Inside valve gear of a NSW B class mogul, as seen from one of the roundhouse pits

The convention itself was great.  Lots of good layouts on display, including Ross Balderson’s Newcastle 1899, which is a museum standard moving diorama.  The modelling contest had many entries, and the judging this year was done by popular vote.  As I was one of the judges in 2019 for the N scale convention held in Canberra, I do not think this particularly good, as the modellers entering the contest do not get constructive feedback.  The upside was that it is a lot simplier, and the judges get to go to all the clinics.


Around 40 entries in the competition.  The locomotive category was won by Stephen Curry with his Kitson tank locomotive (#21 on the sheet above)

The Castlemaine (Victoria) station won the popular vote for the structures section

This small Inglenook layout was the focus (pun intended) for the "Using your phone camera for layout photography" clinic.

An interesting construction technique, just using foam.

The N scale Japanese themed layout was just one of 9 layouts on display at the convention

The clinics were wide and varied – and most were not scale specific.  To me the one on use of phone cameras for model photography was useful, but the one from Ross Balderson on Streetscapes, including the talk about the Horse Manure panic of 1894, and a method to model horse dung most amusing.

I have shown Ross Balderson's "Newcastle 1899" before on this blog, but the updates keep making it better.

Newcastle Station, showing hansom cabs, and if you look closely, horse dung.  Ross described making the dung, and road in his 'streetscapes' clinic - the dirt was pumice dust as used by dentists.   It is really hard to tell this is N scale, as the level of detail, particularly the etching, is so fine.  

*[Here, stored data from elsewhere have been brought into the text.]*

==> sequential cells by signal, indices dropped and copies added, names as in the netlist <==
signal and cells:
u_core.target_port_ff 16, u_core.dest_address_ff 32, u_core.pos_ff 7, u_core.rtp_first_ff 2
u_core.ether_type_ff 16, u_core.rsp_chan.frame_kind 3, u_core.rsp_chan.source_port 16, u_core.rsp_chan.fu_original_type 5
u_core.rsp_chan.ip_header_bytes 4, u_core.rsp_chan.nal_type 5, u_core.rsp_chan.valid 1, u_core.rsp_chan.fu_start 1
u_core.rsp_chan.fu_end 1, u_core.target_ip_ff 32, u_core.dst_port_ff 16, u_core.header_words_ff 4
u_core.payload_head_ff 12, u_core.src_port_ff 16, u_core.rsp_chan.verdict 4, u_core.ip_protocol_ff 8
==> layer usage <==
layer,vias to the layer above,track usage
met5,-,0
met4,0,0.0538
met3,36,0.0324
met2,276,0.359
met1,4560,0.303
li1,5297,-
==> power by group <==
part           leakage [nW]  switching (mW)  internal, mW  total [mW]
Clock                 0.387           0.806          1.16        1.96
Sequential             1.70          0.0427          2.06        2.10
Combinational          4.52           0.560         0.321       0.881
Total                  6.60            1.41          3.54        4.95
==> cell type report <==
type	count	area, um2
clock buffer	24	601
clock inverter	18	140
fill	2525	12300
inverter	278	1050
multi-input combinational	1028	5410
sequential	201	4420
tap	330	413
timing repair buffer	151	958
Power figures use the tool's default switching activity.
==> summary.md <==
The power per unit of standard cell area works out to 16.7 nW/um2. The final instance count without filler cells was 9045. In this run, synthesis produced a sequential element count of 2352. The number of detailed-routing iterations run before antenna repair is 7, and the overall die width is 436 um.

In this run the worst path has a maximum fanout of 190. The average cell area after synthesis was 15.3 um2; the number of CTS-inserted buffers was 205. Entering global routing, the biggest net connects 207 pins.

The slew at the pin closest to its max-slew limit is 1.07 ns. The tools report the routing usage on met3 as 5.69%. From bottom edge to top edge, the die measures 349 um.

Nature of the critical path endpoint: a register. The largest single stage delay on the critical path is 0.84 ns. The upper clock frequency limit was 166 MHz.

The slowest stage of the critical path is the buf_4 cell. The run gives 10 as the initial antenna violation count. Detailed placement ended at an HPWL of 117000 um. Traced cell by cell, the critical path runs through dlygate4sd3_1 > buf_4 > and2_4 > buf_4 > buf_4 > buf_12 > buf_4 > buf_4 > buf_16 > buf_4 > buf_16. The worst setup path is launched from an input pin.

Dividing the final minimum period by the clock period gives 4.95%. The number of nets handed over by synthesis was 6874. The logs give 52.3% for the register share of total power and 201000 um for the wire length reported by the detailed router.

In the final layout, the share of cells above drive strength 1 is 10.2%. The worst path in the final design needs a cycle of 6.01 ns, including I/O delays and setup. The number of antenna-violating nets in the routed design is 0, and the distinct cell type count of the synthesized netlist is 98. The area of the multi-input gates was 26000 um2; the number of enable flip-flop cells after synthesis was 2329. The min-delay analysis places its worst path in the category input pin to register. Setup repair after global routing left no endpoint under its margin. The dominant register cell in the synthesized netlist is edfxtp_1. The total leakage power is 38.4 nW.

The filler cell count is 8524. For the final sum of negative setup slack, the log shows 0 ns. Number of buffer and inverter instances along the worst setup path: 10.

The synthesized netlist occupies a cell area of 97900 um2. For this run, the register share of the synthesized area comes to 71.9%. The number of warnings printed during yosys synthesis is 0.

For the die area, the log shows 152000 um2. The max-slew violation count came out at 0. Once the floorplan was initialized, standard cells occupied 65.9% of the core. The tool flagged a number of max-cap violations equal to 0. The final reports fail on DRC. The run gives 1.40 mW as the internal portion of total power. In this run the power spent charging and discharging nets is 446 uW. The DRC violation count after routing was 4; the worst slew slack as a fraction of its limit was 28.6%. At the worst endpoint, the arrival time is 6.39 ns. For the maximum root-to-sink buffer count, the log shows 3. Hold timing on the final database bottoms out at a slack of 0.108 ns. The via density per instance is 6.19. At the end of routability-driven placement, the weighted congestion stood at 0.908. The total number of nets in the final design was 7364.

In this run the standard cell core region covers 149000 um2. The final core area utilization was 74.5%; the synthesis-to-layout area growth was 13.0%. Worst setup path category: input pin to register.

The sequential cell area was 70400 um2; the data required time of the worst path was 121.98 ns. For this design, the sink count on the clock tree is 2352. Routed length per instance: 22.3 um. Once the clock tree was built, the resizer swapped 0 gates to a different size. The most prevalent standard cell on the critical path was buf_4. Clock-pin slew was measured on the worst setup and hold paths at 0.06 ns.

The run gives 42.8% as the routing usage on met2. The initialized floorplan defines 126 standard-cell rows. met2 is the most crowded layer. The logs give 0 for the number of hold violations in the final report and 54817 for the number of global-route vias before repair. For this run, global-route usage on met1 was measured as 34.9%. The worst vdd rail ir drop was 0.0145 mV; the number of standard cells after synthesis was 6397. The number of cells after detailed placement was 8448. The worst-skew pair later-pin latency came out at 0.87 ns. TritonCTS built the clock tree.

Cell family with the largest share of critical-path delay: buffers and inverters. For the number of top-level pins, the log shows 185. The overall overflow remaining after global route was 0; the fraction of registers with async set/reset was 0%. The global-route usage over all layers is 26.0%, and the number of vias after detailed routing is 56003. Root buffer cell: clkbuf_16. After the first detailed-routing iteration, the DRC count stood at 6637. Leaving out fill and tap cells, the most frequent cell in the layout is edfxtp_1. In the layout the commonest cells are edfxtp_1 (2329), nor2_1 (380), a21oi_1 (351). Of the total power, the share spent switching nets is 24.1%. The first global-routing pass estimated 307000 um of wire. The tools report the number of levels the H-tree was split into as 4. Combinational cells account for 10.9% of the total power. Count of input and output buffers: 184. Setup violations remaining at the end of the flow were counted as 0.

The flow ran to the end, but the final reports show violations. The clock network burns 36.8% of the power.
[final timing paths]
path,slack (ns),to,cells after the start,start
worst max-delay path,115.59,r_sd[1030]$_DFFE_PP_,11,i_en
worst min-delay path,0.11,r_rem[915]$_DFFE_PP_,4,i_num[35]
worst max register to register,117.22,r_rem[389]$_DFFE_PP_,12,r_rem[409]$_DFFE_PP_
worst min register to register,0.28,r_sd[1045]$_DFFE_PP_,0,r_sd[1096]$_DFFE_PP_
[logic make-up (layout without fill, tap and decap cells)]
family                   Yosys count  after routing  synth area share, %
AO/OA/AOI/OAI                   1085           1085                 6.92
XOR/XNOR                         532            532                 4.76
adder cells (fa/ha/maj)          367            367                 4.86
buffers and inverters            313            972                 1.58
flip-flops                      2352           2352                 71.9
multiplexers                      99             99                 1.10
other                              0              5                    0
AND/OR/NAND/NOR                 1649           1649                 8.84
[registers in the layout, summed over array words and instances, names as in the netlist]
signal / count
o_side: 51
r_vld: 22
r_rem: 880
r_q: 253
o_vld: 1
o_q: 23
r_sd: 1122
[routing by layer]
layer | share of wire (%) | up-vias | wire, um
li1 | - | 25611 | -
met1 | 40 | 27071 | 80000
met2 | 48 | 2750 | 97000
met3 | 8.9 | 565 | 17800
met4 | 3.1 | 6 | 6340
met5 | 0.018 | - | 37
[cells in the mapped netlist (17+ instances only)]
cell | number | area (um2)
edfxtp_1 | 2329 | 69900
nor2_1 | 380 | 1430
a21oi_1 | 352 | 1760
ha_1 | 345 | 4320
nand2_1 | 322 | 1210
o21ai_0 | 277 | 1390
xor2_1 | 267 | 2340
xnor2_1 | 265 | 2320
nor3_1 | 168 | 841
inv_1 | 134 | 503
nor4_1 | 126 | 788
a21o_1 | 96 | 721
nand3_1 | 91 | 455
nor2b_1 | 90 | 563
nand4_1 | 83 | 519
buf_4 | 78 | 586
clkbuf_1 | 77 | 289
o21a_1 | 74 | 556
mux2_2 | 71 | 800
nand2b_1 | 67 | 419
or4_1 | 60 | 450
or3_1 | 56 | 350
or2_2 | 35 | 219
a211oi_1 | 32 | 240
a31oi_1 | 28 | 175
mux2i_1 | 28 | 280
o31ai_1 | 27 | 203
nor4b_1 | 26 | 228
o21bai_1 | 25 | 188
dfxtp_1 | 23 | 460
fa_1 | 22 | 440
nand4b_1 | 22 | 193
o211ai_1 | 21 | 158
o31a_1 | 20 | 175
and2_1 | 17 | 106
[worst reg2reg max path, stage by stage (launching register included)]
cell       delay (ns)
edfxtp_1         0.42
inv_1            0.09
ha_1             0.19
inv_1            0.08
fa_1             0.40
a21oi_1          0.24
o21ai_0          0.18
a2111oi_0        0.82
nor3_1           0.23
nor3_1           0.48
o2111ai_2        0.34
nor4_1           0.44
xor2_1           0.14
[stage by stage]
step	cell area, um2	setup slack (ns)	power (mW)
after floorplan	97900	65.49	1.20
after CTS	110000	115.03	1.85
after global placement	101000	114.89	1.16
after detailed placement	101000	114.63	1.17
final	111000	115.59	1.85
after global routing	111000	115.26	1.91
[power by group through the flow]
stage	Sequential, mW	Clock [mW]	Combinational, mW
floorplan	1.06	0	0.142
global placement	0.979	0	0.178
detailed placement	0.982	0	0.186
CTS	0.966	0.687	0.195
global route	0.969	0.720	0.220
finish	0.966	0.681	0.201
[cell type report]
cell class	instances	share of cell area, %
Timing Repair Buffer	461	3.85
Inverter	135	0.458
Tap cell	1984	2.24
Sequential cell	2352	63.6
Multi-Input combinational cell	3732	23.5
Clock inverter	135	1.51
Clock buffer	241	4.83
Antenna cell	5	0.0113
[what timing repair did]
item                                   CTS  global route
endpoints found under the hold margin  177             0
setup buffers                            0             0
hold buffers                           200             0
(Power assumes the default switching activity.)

Newcastle Customs House.  Many of the photographs that Ross used to model his buildings had been taken from the Customs House clock tower around 1900.  Another valuable source for Ross's modelling were period photos by Ralph Snowball.

Many of the early locomotive models on show, and operating on Newcastle 1899 were made by Stephen Curry.  Here was a small display by Stephen showing the gears and motor that will be used on a locomotive he will scratchbuild

Being N scale, I didn’t think I would be tempted to buy anything.  But some DCC chips, and 3D printed in colour HO people will be used for a future blog post.  And I was also successful in selling my N scale Bachmann excursion coaches that I bought for testing the N scale Bethungra layout I built for the Junee Broadway Museum


And a bonus for me was that the cheap motel I stayed at, had an ensuite that very closely matches the dimensions of the ensuite I am proposing for my train room area.  Having pictures will assist me in describing to the builder what I am needing.

Apart from the tile colour, my motel room ensuite was about identical with the one I am proposing for my train room. The advantages for me is not only having photos to show to a builder, but having used it for 2 nights, it is workable.  Never let an opportunity pass by.